We study the propagation of nominal shocks in a dispersed information economy where firms learn from and respond to information generated by their activities in product and factor markets. We show that imperfect information on its own has no effect on equilibrium outcomes, when firms have the flexibility to adjust prices and output instantaneously to changes in their market conditions, an outcome that we term the “Hayekian benchmark”. With sticky prices, however, this irrelevance obtains only if there are no strategic complementarities in pricing and aggregate and idiosyncratic shocks are equally persistent.

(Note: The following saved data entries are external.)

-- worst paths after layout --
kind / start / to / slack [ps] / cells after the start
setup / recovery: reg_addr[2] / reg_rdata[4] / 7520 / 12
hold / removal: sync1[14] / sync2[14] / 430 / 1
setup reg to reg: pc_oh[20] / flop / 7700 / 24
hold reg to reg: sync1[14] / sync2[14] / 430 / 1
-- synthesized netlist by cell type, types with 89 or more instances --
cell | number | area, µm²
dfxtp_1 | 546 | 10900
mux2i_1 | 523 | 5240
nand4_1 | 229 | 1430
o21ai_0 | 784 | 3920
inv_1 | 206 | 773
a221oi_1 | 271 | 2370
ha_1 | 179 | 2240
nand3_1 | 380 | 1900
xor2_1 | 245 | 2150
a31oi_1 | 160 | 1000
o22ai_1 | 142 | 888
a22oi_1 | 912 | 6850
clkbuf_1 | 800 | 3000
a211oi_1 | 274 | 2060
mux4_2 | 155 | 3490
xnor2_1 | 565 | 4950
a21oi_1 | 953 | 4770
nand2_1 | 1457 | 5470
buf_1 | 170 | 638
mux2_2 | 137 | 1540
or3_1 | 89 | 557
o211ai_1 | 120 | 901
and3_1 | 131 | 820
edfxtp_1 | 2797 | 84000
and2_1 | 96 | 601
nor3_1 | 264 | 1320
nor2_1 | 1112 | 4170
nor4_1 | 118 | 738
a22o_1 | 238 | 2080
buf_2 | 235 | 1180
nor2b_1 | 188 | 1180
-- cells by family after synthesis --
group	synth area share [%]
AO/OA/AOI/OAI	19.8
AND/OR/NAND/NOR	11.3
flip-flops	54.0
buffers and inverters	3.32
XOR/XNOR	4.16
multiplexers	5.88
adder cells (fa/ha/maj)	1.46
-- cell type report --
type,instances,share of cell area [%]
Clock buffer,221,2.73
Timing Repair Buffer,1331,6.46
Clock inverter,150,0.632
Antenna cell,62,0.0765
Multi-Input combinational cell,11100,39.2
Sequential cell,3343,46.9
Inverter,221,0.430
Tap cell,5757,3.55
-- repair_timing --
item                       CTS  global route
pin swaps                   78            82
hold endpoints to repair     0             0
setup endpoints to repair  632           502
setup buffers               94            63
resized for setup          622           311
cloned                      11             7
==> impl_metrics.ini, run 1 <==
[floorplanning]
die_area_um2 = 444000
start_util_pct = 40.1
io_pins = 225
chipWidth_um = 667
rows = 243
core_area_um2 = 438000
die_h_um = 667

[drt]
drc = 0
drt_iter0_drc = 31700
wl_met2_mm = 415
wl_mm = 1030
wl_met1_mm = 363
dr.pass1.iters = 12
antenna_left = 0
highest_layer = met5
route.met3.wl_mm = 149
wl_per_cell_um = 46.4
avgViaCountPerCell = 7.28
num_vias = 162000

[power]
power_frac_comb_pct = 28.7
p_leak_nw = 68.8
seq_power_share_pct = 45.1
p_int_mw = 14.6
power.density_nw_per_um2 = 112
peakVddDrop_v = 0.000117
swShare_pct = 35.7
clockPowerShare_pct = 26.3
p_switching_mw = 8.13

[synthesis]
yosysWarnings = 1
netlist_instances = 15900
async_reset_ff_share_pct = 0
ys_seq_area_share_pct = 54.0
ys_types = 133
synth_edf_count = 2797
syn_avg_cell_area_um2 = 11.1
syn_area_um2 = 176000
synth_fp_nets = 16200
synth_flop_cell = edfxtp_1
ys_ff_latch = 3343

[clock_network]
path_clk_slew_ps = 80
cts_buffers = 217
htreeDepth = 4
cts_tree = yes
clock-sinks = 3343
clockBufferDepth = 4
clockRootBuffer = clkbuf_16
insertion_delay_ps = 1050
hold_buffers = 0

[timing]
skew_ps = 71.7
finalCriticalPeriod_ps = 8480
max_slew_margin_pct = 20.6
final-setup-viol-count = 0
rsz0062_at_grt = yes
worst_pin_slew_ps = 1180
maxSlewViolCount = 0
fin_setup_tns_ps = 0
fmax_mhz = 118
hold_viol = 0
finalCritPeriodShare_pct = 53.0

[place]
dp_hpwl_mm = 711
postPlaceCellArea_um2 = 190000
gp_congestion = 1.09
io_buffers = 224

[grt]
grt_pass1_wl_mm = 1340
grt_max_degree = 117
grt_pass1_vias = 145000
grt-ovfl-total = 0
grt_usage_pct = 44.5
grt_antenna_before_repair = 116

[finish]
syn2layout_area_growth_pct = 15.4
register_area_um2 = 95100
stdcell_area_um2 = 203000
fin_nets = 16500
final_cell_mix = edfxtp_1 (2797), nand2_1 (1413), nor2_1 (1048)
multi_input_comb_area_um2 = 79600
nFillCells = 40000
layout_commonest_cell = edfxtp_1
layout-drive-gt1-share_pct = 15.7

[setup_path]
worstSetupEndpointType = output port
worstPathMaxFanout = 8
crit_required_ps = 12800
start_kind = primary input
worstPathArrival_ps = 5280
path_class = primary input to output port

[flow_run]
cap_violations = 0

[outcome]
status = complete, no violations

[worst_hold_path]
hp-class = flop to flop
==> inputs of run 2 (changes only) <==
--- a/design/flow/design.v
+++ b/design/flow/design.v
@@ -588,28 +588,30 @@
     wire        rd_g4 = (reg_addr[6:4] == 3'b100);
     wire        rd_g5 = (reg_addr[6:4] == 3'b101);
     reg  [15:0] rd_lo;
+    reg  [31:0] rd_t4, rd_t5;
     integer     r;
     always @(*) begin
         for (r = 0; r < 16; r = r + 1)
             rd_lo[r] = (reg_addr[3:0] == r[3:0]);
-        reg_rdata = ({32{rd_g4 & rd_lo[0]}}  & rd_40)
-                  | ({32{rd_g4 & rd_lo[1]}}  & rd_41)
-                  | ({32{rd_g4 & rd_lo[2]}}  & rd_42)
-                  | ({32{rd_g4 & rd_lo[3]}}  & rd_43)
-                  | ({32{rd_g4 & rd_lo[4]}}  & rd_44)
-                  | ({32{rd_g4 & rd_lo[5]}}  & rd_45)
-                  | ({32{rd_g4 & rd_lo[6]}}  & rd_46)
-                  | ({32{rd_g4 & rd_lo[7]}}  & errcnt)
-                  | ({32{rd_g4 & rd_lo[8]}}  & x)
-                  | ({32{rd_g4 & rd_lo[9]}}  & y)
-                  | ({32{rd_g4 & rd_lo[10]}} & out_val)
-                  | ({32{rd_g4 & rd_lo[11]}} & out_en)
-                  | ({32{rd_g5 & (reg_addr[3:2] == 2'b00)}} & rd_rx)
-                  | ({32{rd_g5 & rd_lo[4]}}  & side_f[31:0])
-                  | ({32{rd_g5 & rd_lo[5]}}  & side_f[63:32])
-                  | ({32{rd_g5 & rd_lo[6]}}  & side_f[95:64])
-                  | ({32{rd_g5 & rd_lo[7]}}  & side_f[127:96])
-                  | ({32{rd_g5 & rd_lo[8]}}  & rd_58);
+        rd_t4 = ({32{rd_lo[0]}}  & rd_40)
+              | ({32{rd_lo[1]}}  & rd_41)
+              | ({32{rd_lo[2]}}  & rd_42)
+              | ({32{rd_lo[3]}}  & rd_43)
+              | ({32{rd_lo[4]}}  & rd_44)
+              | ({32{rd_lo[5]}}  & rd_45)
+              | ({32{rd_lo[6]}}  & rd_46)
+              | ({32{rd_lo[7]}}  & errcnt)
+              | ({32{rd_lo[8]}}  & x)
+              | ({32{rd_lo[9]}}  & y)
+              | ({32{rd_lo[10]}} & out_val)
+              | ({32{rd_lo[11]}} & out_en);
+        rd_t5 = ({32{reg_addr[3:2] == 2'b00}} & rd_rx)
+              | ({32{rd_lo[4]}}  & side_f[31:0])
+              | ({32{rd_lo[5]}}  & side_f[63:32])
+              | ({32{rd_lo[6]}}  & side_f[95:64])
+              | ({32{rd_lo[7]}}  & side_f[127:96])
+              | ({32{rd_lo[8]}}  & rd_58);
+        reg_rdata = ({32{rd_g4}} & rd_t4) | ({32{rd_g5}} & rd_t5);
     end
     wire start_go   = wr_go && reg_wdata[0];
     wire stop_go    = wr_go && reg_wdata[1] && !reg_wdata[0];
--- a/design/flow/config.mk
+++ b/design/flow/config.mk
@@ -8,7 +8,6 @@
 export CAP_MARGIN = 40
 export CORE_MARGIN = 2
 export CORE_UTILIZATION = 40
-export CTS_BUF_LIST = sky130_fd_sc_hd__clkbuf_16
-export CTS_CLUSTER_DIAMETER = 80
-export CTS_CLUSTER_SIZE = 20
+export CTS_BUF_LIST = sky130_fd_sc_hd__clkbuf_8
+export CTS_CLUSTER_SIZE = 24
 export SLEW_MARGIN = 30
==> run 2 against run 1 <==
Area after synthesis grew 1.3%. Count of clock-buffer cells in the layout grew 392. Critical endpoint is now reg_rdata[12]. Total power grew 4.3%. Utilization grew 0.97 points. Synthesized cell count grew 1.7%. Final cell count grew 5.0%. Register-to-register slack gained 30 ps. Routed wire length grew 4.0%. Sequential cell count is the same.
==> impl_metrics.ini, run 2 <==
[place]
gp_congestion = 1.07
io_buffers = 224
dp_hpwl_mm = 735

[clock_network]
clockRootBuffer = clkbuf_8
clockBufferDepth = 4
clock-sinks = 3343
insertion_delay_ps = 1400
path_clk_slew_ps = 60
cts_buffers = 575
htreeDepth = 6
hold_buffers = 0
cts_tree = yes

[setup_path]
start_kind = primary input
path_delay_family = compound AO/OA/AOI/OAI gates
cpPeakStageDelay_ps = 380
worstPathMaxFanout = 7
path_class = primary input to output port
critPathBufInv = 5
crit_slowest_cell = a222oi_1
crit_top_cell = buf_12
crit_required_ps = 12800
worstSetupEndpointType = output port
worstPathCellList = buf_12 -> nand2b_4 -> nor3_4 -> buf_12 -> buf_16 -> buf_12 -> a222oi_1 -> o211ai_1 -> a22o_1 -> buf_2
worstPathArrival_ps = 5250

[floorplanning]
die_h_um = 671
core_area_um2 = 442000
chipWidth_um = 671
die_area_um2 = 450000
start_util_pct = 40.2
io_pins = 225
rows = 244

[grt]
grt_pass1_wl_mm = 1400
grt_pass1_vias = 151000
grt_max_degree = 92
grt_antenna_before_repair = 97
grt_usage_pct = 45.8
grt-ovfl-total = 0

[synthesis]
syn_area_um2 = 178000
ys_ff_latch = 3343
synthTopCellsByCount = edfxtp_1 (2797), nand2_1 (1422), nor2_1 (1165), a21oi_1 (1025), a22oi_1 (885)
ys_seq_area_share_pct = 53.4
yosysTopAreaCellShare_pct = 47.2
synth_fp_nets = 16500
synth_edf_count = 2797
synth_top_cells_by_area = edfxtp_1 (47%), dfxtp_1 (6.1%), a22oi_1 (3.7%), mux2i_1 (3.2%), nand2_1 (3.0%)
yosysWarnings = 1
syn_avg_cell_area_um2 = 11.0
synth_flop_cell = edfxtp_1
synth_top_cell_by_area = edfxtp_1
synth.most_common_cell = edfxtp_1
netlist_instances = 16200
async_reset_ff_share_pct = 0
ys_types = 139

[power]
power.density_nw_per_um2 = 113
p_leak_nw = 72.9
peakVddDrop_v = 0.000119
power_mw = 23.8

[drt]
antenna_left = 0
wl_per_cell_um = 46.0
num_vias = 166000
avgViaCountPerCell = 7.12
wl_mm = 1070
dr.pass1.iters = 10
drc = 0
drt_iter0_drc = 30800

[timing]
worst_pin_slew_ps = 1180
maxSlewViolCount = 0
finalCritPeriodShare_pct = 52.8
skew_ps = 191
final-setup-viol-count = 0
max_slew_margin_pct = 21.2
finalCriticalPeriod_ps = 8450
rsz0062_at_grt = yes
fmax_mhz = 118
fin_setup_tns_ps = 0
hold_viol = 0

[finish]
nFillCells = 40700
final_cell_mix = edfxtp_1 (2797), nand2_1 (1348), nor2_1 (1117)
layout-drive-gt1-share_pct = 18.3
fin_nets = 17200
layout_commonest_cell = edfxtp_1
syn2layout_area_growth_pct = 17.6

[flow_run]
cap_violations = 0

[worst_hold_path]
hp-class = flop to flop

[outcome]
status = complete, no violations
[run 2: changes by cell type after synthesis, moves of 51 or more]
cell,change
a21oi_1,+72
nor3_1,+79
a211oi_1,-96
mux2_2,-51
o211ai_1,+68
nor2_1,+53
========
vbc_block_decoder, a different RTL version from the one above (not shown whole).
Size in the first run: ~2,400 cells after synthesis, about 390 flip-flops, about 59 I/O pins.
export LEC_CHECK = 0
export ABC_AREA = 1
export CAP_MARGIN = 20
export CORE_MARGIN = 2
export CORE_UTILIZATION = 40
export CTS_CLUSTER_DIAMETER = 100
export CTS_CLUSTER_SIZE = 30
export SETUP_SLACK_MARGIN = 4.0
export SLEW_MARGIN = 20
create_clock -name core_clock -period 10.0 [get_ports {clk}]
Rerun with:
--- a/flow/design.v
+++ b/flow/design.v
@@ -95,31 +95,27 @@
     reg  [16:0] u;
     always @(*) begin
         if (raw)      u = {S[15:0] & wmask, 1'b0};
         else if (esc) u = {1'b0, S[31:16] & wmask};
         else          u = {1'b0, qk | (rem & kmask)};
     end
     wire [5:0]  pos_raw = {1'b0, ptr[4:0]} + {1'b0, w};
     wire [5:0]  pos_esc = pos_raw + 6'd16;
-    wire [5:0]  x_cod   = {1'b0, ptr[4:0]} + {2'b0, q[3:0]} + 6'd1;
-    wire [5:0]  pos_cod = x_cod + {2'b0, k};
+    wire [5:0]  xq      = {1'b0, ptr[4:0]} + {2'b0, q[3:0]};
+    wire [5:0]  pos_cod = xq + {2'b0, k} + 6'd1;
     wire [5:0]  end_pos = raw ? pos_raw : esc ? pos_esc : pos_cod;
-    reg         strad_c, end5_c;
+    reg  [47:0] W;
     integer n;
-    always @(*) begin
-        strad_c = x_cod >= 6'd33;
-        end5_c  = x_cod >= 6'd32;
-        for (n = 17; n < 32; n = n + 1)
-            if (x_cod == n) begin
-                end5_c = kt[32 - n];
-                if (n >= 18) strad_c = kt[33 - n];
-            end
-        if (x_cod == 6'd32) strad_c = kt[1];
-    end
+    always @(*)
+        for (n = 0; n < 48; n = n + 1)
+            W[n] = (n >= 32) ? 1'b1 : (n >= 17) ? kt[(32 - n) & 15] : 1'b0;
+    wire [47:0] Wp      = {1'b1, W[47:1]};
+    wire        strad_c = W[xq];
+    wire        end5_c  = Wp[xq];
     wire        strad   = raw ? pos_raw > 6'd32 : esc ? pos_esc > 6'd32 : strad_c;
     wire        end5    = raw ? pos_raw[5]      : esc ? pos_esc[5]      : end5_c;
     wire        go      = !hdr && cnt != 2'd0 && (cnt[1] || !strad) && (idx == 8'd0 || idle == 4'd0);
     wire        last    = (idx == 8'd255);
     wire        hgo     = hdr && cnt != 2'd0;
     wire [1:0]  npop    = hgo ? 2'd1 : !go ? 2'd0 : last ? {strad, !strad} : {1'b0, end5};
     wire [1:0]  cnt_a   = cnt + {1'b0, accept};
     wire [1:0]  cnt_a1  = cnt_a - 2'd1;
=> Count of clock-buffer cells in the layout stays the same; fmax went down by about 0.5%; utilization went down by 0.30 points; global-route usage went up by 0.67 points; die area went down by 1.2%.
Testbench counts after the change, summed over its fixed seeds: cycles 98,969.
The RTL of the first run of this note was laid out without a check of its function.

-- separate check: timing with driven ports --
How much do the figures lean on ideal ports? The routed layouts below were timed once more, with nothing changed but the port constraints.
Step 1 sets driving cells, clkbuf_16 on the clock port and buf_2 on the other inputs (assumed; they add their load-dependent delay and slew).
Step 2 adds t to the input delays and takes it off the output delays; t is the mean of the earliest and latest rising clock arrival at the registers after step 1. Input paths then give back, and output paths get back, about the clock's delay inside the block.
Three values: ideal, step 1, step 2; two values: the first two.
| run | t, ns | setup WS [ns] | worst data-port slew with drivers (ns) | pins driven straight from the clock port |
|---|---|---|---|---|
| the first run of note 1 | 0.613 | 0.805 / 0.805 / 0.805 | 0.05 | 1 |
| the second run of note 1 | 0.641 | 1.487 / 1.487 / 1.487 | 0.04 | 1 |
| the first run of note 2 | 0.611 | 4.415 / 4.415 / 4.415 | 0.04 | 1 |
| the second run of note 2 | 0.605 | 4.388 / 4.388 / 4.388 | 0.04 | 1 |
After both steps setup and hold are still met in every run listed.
Source: an optimization exercise on an open RTL-to-GDS flow (aim: small area, a short achievable clock period and few clock cycles). Production flows keep margins and buffers that such runs may drop. Where RTL was checked, it was by simulation tests only, not by an equivalence proof against the original.

== oak ==
// cvu
module cvu (
    input  wire        clk,
    input  wire        rst,
    input  wire        req_valid,
    output wire        req_ready,
    input  wire        req_write,
    input  wire [11:0] req_addr,
    input  wire [31:0] req_wdata,
    output reg         rsp_valid,
    output reg  [31:0] rsp_rdata,
    output reg         alert
);
    localparam [4:0] O_CTL = 5'd0,  O_CFG = 5'd1,
                     O_POLY_L = 5'd2, O_POLY_H = 5'd3,
                     O_INIT_L = 5'd4, O_INIT_H = 5'd5,
                     O_XOR_L = 5'd6,  O_XOR_H = 5'd7,
                     O_FOLD_L = 5'd8, O_FOLD_H = 5'd9,
                     O_VAL_L = 5'd10, O_VAL_H = 5'd11,
                     O_RES_L = 5'd12, O_RES_H = 5'd13,
                     O_COUNT = 5'd14,
                     O_FEED8 = 5'd16, O_FEED16 = 5'd17, O_FEED32 = 5'd18,
                     O_F64_LO = 5'd19, O_F64_HI = 5'd20;
    localparam [2:0] P_DONE = 3'd0, P_MQ = 3'd2, P_MU = 3'd3,
                     P_RS = 3'd5, P_RW = 3'd6, P_RW2 = 3'd7;
    localparam NF = 5;    
    integer i, j, k;
    function [63:0] width_mask(input [6:0] w);
        integer b;
        begin
            for (b = 0; b < 64; b = b + 1)
                width_mask[b] = (b < w);
        end
    endfunction
    function [63:0] refl(input [63:0] x, input [5:0] s);
        reg [63:0] r;
  ...
Settings: LEC_CHECK=0, CAP_MARGIN=30, CORE_MARGIN=2, CORE_UTILIZATION=30, PLACE_DENSITY=0.45, SLEW_MARGIN=30; clock period 24.0 ns.
standard.sh (not shown) runs the stock make flow with config.mk's settings and CLKGATE_MAP_FILE= SYNTH_SCRIPT=/design/flow/synth_recipe.tcl, a recipe that flattens the netlist after the stock synthesis.
==> flow/flow/run.sh <==
#!/bin/bash
set -euo pipefail
bash standard.sh SETUP_SLACK_MARGIN=18 CTS_CLUSTER_SIZE=25 CTS_CLUSTER_DIAMETER=80 CORE_UTILIZATION=60 PLACE_DENSITY=0.7 finish > standard.log 2>&1
oak reached the end of the flow, and the finished layout is clean on the timing, design-rule and antenna checks.
Testbench counts of oak, summed over its fixed seeds: cycles 35,885.
### oak -> pine
==> flow/flow/run.sh <==
#!/bin/bash
set -euo pipefail
bash standard.sh SETUP_SLACK_MARGIN=18 CTS_CLUSTER_SIZE=25 CTS_CLUSTER_DIAMETER=80 CORE_UTILIZATION=50 PLACE_DENSITY=0.6 finish > standard.log 2>&1
Findings:
Count of buffering cells on the critical path with inverters included for pine: 1 down relative to oak. Looking at count of cell instances traversed by the critical path, pine sits below oak. Between pine and oak, design area is lower for oak, pine comes in above that. Delta (pine minus oak): minimum clock period now smaller, worst setup slack now larger.

Another version of the RTL of cvu (not shown whole).
For scale: roughly 14000 cells after synthesis, ~83 I/O pins, about 0.12 mm^2 of cells after synthesis.
Settings: LEC_CHECK=0, CAP_MARGIN=30, CORE_MARGIN=2, CORE_UTILIZATION=30, PLACE_DENSITY=0.45, SLEW_MARGIN=30; clock period 24.0 ns.
==> flow/flow/run.sh <==
#!/bin/bash
set -euo pipefail
bash standard.sh SETUP_SLACK_MARGIN=18 "CTS_ARGS=-sink_clustering_enable -repair_clock_nets -sink_clustering_size 25 -sink_clustering_max_diameter 80 -distance_between_buffers 300" finish > standard.log 2>&1
Change:
==> flow/flow/run.sh (replaced) <==
#!/bin/bash
set -euo pipefail
bash standard.sh SETUP_SLACK_MARGIN=17.75 CTS_CLUSTER_SIZE=25 CTS_CLUSTER_DIAMETER=80 finish > standard.log 2>&1
=> The new run went through all stages and came out clean; cell area shrinks by 0.43%; global-route usage is about the same; routed wire length barely changes; area after synthesis stays the same; sequential share of layout area grows by 0.13 points; via count stays flat.
Change:
==> flow/flow/run.sh (replaced) <==
#!/bin/bash
set -euo pipefail
bash standard.sh SETUP_SLACK_MARGIN=18 CTS_CLUSTER_SIZE=25 CTS_CLUSTER_DIAMETER=80 finish > standard.log 2>&1
Outcome: The new run completed with no timing, DRC or antenna violations. Flip-flop and latch count is unchanged. Cell area climbs slightly. Register-to-register slack gets better by 0.03 ns.
Function was not checked in any run of this note: the RTL went through the layout flow alone.

R:
RTL: one of the versions met above, not the one the previous note started from.
Size: ~13000 cells after synthesis, about 83 I/O pins, ~120000 µm² of cells after synthesis.
// cvu
module cvu (
    input  wire        clk,
    input  wire        rst,
    input  wire        req_valid,
    output wire        req_ready,
    input  wire        req_write,
    input  wire [11:0] req_addr,
    input  wire [31:0] req_wdata,
    output reg         rsp_valid,
    output reg  [31:0] rsp_rdata,
    output reg         alert
);
Settings: LEC_CHECK=0, CAP_MARGIN=30, CORE_MARGIN=2, CORE_UTILIZATION=30, PLACE_DENSITY=0.45, SLEW_MARGIN=30; clock period 24.0 ns.
==> flow/flow/run.sh <==
#!/bin/bash
set -euo pipefail
bash standard.sh SETUP_SLACK_MARGIN=18 CTS_CLUSTER_SIZE=25 CTS_CLUSTER_DIAMETER=80 CORE_UTILIZATION=55 PLACE_DENSITY=0.65 finish > standard.log 2>&1
Testbench counts of R, summed over its fixed seeds: cycles 35,885.
Inputs modified between R and P:
==> flow/flow/run.sh <==
#!/bin/bash
set -euo pipefail
bash standard.sh SETUP_SLACK_MARGIN=18 CTS_CLUSTER_SIZE=25 CTS_CLUSTER_DIAMETER=80 finish > standard.log 2>&1
==> comparison <==
- Diff R -> P | y dimension of the die | increase of about 35%
- Of R and P, the run reporting the lower multi-input gate area in the final layout was R.
- Total number of vias: P < R
- On wire length: between R and P, it ends up lower for R.
- Against R, slack of the critical path in P came out better.

main:
Another version of the RTL of cvu (not shown whole).
For scale: about 1,500 flip-flops, roughly 83 I/O pins, ~0.12 mm2 of cells after synthesis.
export LEC_CHECK = 0
export CAP_MARGIN = 30
export CORE_MARGIN = 2
export CORE_UTILIZATION = 30
export PLACE_DENSITY = 0.45
export SLEW_MARGIN = 30
create_clock -name core_clock -period 24.0 [get_ports {clk}]
==> flow/flow/run.sh <==
#!/bin/bash
set -euo pipefail
bash standard.sh SETUP_SLACK_MARGIN=18 finish > standard.log 2>&1
Per the final summary, main finished and its layout is clean on timing, DRC and antenna.
Testbench counts of main, summed over its fixed seeds: cycles 36,108.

With complementarities and/or differences in persistence, the interaction of nominal and informational frictions slows down price adjustment, amplifying real effects from nominal shocks (relative to a full information model with only nominal frictions). In a calibrated model, the amplification is most pronounced over the medium to long term. In the short run, market generated information leads to substantial aggregate price adjustment, even though firms may be completely unaware of changes in aggregate conditions.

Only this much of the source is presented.